A estratégia, repetida por políticos de distinas ideologias - da direita à esquerda, de Dilma a Alckimin, passando por Bolsonaro – aposta na imagem de um Ceará místico e de um estereótipo do Estado e da Região Nordeste como um local dos romeiros, da seca, com aposta na apropriação de elementos simbólicos como as imagens religiosas e o tradicional chapéu de cangaceiro.
Isso acaba explicando, em parte, a romaria de políticos ao Cariri que se repete quando se aproximam as eleições. Na mesma semana, a região recebe a visita de dois concorrentes ao Palácio do Planalto. Depois de Moro, o presidente Jair Bolsonaro desembarca nesta terça-feira (8). Ele terá, inclusive, a chance de desfazer o episódio desconfortável em que se equivocou sobre a origem do Padre Cícero.
Ao tentar se utilizar dos elementos típicos da região para supostamente se aproximar das pessoas, as lideranças nacionais – principalmente do Sul e Sudeste do País - cometem o equívoco de remeter a uma imagem ultrapassada do Ceará, cujas referências remontam à década de 1960 e com elementos que servem muito mais para reforçar esse estereótipo do que criar empatia no público local.

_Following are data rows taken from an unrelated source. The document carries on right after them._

--- src/rtl/router_led_pkg.sv ---
// Shared defaults and helpers for the router port/error LED generator.
package router_led_pkg;

  localparam int unsigned DefaultNumPorts        = 2;
  localparam int unsigned DefaultLedsPerPort     = 8;
  localparam int unsigned DefaultHoldCycles      = 4;
  localparam int unsigned DefaultBlinkHalfCycles = 2;
  localparam int unsigned DefaultErrorHoldCycles = 8;

  localparam logic LED_ON  = 1'b1;
  localparam logic LED_OFF = 1'b0;

  function automatic int unsigned group_base(input int unsigned idx, input int unsigned width);
    return idx * width;
  endfunction

endpackage

--- src/rtl/port_led_status_if.sv ---
// Router-side strobes in, board LED drive out.
interface port_led_status_if
  import router_led_pkg::*;
#(
  parameter int unsigned NUM_PORTS     = DefaultNumPorts,
  parameter int unsigned LEDS_PER_PORT = DefaultLedsPerPort
);
  logic                               clear;
  logic [NUM_PORTS-1:0]               port_hit;
  logic                               error;
  logic [NUM_PORTS*LEDS_PER_PORT-1:0] led;
  logic                               error_active;

  modport master (
    output clear, port_hit, error,
    input  led, error_active
  );

  modport slave (
    input  clear, port_hit, error,
    output led, error_active
  );
endinterface
--- src/rtl/led_activity_driver.sv ---
// Status LED driver: idle heartbeat, stretched activity indication, sticky error blink.
// Single clock domain with a synchronous active-high reset.
module led_activity_driver #(
  parameter int TICK_DIV        = 2080,
  parameter int STRETCH_MS      = 50,
  parameter int BLINK_MS        = 125,
  parameter int HEARTBEAT_MS    = 1000,
  parameter int HEARTBEAT_ON_MS = 50,
  parameter int PWM_BITS        = 4,
  parameter int IDLE_DUTY       = 2
) (
  input  logic       clk,
  input  logic       reset,
  input  logic       activity,
  input  logic       error_set,
  input  logic       error_clr,
  output logic       pin_led,
  output logic [1:0] led_state
);

  localparam int MS_W = (TICK_DIV > 1) ? $clog2(TICK_DIV) : 1;
  localparam int ST_W = $clog2(STRETCH_MS + 1);
  localparam int BL_W = (BLINK_MS > 1) ? $clog2(BLINK_MS) : 1;
  localparam int PH_W = (HEARTBEAT_MS > 1) ? $clog2(HEARTBEAT_MS) : 1;

  typedef enum logic [1:0] {
    S_IDLE   = 2'd0,
    S_ACTIVE = 2'd1,
    S_ERROR  = 2'd2
  } state_t;

  state_t              state_q, state_d;
  logic [MS_W-1:0]     ms_cnt_q, ms_cnt_d;
  logic [PWM_BITS-1:0] pwm_cnt_q, pwm_cnt_d;
  logic [ST_W-1:0]     stretch_q, stretch_d;
  logic [PH_W-1:0]     phase_cnt_q, phase_cnt_d;
  logic [BL_W-1:0]     blink_cnt_q, blink_cnt_d;
  logic                blink_on_q, blink_on_d;
  logic                pin_led_q, pin_led_d;
  logic                tick;
  logic                hb_lit;
  logic                pwm_lit;

  assign tick = (ms_cnt_q == MS_W'(TICK_DIV - 1));

  // Extra MSB so an ON/duty value equal to the full range compares correctly.
  assign hb_lit  = ({1'b0, phase_cnt_q} < (PH_W + 1)'(HEARTBEAT_ON_MS));
  assign pwm_lit = ({1'b0, pwm_cnt_q} < (PWM_BITS + 1)'(IDLE_DUTY));

  always_comb begin
    ms_cnt_d    = tick ? '0 : ms_cnt_q + 1'b1;
    pwm_cnt_d   = pwm_cnt_q + 1'b1;

    stretch_d   = stretch_q;
    if (activity)
      stretch_d = ST_W'(STRETCH_MS);
    else if (tick && (stretch_q != '0))
      stretch_d = stretch_q - 1'b1;

    phase_cnt_d = phase_cnt_q;
    if (tick)
      phase_cnt_d = (phase_cnt_q == PH_W'(HEARTBEAT_MS - 1)) ?
                    '0 : phase_cnt_q + 1'b1;

    if (error_set)
      state_d = S_ERROR;
    else if ((state_q == S_ERROR) && !error_clr)
      state_d = S_ERROR;
    else if (stretch_d != '0)
      state_d = S_ACTIVE;
    else
      state_d = S_IDLE;

    blink_cnt_d = blink_cnt_q;
    blink_on_d  = blink_on_q;
    if ((state_d == S_ERROR) && (state_q != S_ERROR)) begin
      blink_cnt_d = '0;
      blink_on_d  = 1'b1;
    end else if ((state_q == S_ERROR) && tick) begin
      if (blink_cnt_q == BL_W'(BLINK_MS - 1)) begin
        blink_cnt_d = '0;
        blink_on_d  = ~blink_on_q;
      end else begin
        blink_cnt_d = blink_cnt_q + 1'b1;
      end
    end

    // LED follows the registered mode, so it lags led_state by one cycle.
    pin_led_d = 1'b0;
    unique case (state_q)
      S_IDLE:   pin_led_d = hb_lit && pwm_lit;
      S_ACTIVE: pin_led_d = 1'b1;
      S_ERROR:  pin_led_d = blink_on_q;
      default:  pin_led_d = 1'b0;
    endcase
  end

  always_ff @(posedge clk) begin
    if (reset) begin
      state_q     <= S_IDLE;
      ms_cnt_q    <= '0;
      pwm_cnt_q   <= '0;
      stretch_q   <= '0;
      phase_cnt_q <= '0;
      blink_cnt_q <= '0;
      blink_on_q  <= 1'b0;
      pin_led_q   <= 1'b0;
    end else begin
      state_q     <= state_d;
      ms_cnt_q    <= ms_cnt_d;
      pwm_cnt_q   <= pwm_cnt_d;
      stretch_q   <= stretch_d;
      phase_cnt_q <= phase_cnt_d;
      blink_cnt_q <= blink_cnt_d;
      blink_on_q  <= blink_on_d;
      pin_led_q   <= pin_led_d;
    end
  end

  assign pin_led   = pin_led_q;
  assign led_state = state_q;

  a_hb_on: assert property (@(posedge clk)
    HEARTBEAT_ON_MS <= HEARTBEAT_MS);
  a_duty: assert property (@(posedge clk)
    IDLE_DUTY <= (1 << PWM_BITS));

endmodule

--- config.mk ---
export PLATFORM = sky130hd
export DESIGN_NAME = led_activity_driver
export DESIGN_NICKNAME = d
export VERILOG_FILES = /design/src/rtl/led_activity_driver.sv
export SDC_FILE = /design/constraint.sdc
export NUM_CORES = 1
export LEC_CHECK = 0
export ABC_AREA = 1
export CORE_MARGIN = 5
export CORE_UTILIZATION = 60
export CTS_CLUSTER_DIAMETER = 80
export DETAILED_ROUTE_END_ITERATION = 10
export PLACE_DENSITY = 0.84
export SYNTH_ARGS = -nofsm -noshare
export SYNTH_HDL_FRONTEND = slang
export SYNTH_SLANG_ARGS = --single-unit
--- constraint.sdc ---
create_clock -name clk -period 2.1 [get_ports clk]
set_clock_uncertainty 0.2 [all_clocks]
set_input_delay 0.21 -clock clk [delete_from_list [all_inputs] [get_ports clk]]
set_output_delay 0.21 -clock clk [all_outputs]
set_load 0.05 [all_outputs]
=== Word level (Yosys, flattened, before mapping) ===
Index checks and enable logic that the tools add are counted.

* Register bits: 43
* Input port bits: 5
* Output and inout port bits: 3
* Word-level logic and storage cells: 48

* Add/sub/neg operators: 5
* Order comparisons: 2
* Eq/ne operators: 7
* Mux-type cells: 11
* Bitwise logic cells: 1
* Reduce and logical (&&, ||, !) cells: 14

{| class="wikitable"
|+ Operators by type and width
! operator !! number
|-
| 12-bit by 1-bit adder with 12-bit output (second input constant) || 1
|-
| 12-bit equality test (second input constant) || 1
|-
| 6-bit two-way mux || 2
|-
| 6-bit nonzero test || 2
|-
| 10-bit by 1-bit adder with 10-bit output (second input constant) || 1
|-
| 10-bit equality test (second input constant) || 1
|-
| 10-bit by 6-bit < comparator with 1-bit output (second input constant) || 1
|-
| 10-bit two-way mux || 1
|-
| 7-bit by 1-bit adder with 7-bit output (second input constant) || 1
|-
| 7-bit equality test (second input constant) || 1
|-
| 7-bit two-way mux || 1
|-
| 6-bit by 1-bit subtractor with 6-bit output (second input constant) || 1
|-
| 1-bit logical AND || 5
|-
| 4-bit by 1-bit adder with 4-bit output (second input constant) || 1
|-
| 2-bit equality test (second input constant) || 2
|-
| 4-bit by 2-bit < comparator with 1-bit output (second input constant) || 1
|-
| 1-bit two-way mux || 4
|-
| 2-bit two-way mux || 2
|-
| 2-bit nonzero test || 2
|-
| 2-bit OR reduction || 2
|-
| 1-bit case mux with 3 select lines || 1
|-
| 2-bit by 1-bit equality test with 1-bit output (second input constant) || 1
|-
| 2-bit logical NOT || 1
|-
| 2-bit inequality test (second input constant) || 1
|-
| 3 further kinds || 3
|}

=== Depth between registers and ports, before layout ===
* Word-level depth: 12
* Mapped depth: 12
* Depth with buffers taken out: 12

=== Least setup slack after synthesis ===
Ideal clock, no wire load.

* Path type: reg-to-reg
* Start point: register state_q[1] (netlist: led_state[1])
* End point: register blink_cnt_q[5]
* Library setup time: 121 ps
* Arrival time: 1509 ps
* Required time: 1779 ps
* Path slack: 270 ps
* Cell stages (with the launch flop): 8
* Buffers on the path: 0
* Period minus slack after synthesis: 1830 ps
* Cell sequence: dfxtp_1 -> inv_1 -> nor2_1 -> inv_1 -> nor2_4 -> nand3_1 -> nor3_1 -> nor3_2

* Cells in the longest elaborated chain, start to end: 7
* Elaborated cells between the ends (all ways): 9
* Classes of those cells: 3 x eq/ne; 2 x mux; 4 x reduce/logical

{| class="wikitable"
|+ RTL lines
! item !! line !! source
|-
| from (decl) || 32 || <nowiki>state_t state_q, state_d;</nowiki>
|-
| from (signal assigned) || 109 || <nowiki>state_q <= state_d;</nowiki>
|-
| 2-bit equality test || 67, 79 ||
|-
| 1-bit logical AND || 67 || <nowiki>else if ((state_q == S_ERROR) && !error_clr)</nowiki>
|-
| 2-bit two-way mux || 67 ||
|-
| 2-bit two-way mux || 65 || <nowiki>if (error_set)</nowiki>
|-
| 2-bit equality test || 76 || <nowiki>if ((state_d == S_ERROR) && (state_q != S_ERROR)) begin</nowiki>
|-
| 1-bit logical AND || 76 ||
|-
| 2-bit OR reduction (no line) || n/a ||
|-
| to (signal assigned) || 114 || <nowiki>blink_cnt_q <= blink_cnt_d;</nowiki>
|-
| to (decl) || 37 || <nowiki>logic [BL_W-1:0] blink_cnt_q, blink_cnt_d;</nowiki>
|}

Parallel ways exist; a longest one is shown, timed or not.
A chain may end at the register's enable or synchronous reset.

=== Worst setup path after layout ===
* Start point: register ms_cnt_q[0]
* End point: register ms_cnt_q[2]

* Cells in the longest elaborated chain, start to end: 2
* Elaborated cells between the ends (all ways): 3
* Classes of those cells: 1 x add/sub; 1 x eq/ne; 1 x reduce/logical

{| class="wikitable"
|+ RTL lines
! item !! line !! source
|-
| from (decl) || 33 || <nowiki>logic [MS_W-1:0] ms_cnt_q, ms_cnt_d;</nowiki>
|-
| from (signal assigned) || 110 || <nowiki>ms_cnt_q <= ms_cnt_d;</nowiki>
|-
| branches (longest 2 deep; another with 12-bit by 1-bit adder with 12-bit output) || n/a ||
|}

Several ways; the timed one is not identified.
**src/rtl/serial_nibble_loader.sv**
```systemverilog
// Assembles WIDTH-bit words from a framed serial bit stream. Each completed word
// is presented on d_out together with a one-cycle load strobe.
module serial_nibble_loader #(
  parameter int WIDTH     = 4,
  parameter bit MSB_FIRST = 1'b1
) (
  input  logic             clk,
  input  logic             reset_n,
  input  logic             sin_valid,
  input  logic             sin_data,
  input  logic             sin_start,
  output logic [WIDTH-1:0] d_out,
  output logic             load,
  output logic             busy,
  output logic             frame_err,
  output logic [7:0]       word_cnt
);

  localparam int CW = $clog2(WIDTH + 1);

  localparam logic [0:0] IDLE  = 1'b0;
  localparam logic [0:0] SHIFT = 1'b1;

  logic [0:0]       state;
  logic [CW-1:0]    cnt;
  logic [WIDTH-1:0] shreg;
  logic [WIDTH-1:0] shifted;
  logic [WIDTH-1:0] seeded;

  // shifted: shreg with the current bit appended; seeded: a fresh word holding only
  // the current bit, placed so that WIDTH-1 further shifts move it to its final slot.
  always_comb begin
    shifted = shreg;
    seeded  = '0;
    if (MSB_FIRST) begin
      shifted = {shreg[WIDTH-2:0], sin_data};
      seeded  = {{(WIDTH-1){1'b0}}, sin_data};
    end else begin
      shifted = {sin_data, shreg[WIDTH-1:1]};
      seeded  = {sin_data, {(WIDTH-1){1'b0}}};
    end
  end

  always_ff @(posedge clk) begin
    if (!reset_n) begin
      state     <= IDLE;
      cnt       <= '0;
      shreg     <= '0;
      d_out     <= '0;
      load      <= 1'b0;
      frame_err <= 1'b0;
      word_cnt  <= 8'd0;
    end else begin
      load      <= 1'b0;
      frame_err <= 1'b0;
      case (state)
        IDLE: begin
          if (sin_valid && sin_start) begin
            shreg <= seeded;
            cnt   <= CW'(1);
            state <= SHIFT;
          end
        end
        SHIFT: begin
          if (sin_valid) begin
            if (sin_start) begin
              // A new start bit abandons the partial word and begins the next one.
              frame_err <= 1'b1;
              shreg     <= seeded;
              cnt       <= CW'(1);
            end else if (cnt == CW'(WIDTH - 1)) begin
              d_out    <= shifted;
              load     <= 1'b1;
              word_cnt <= word_cnt + 8'd1;
              shreg    <= shifted;
              cnt      <= '0;
              state    <= IDLE;
            end else begin
              shreg <= shifted;
              cnt   <= cnt + CW'(1);
            end
          end
        end
        default: state <= IDLE;
      endcase
    end
  end

  assign busy = (state == SHIFT);

endmodule

```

“Dificilmente, você vai ver um pré-candidato desses vindo visitar aqui uma escola de tempo integral (que estão entre as melhores do País), num projeto de agricultura irrigada. Não vão ouvir os médicos, os cientistas. Parece que para tentar criar uma identificação precisa ir lá tomar a bênção ao Padim”, diz o cientista político e pesquisador do Laboratório de Estudos sobre Política, Eleições e Mídia da Universidade Federal do Ceará (UFC), Cleyton Monte, em contato com esta coluna, ao fazer uma reflexão sobre a prática.
Para ele, esse tipo de manifestação acaba não sendo vista com simpatia pelos eleitores locais. "A gente percebe que as pessoas acabam levando mais na chacota e, frequentemente, acabam os políticos que se utilizam da prática virando memes nas redes sociais", reforça.
Compreensão das demandas locais
No sentido da reflexão do especialista, mais do que se utilizar dos elementos populares, as lideranças deveriam compreender melhor os costumes e as necessidades deste povo.
No ano passado, o presidente Jair Bolsonaro recebeu uma imagem de Padre Cícero e a exibiu como um troféu aos aliados.
Meses depois, em situação inusitada, Bolsonaro não sabia nem qual a origem do religioso, se pernambucano ou cearense.
O Ceará e o Nordeste atual despontam com outras características, com educação de referência, pesquisadores de alto nível, território das energias renováveis, ou seja, com outro potencial. Para se aproximar dos eleitores daqui é fundamental que as lideranças nacionais compreendam melhor as novas necessidades os novos hábitos.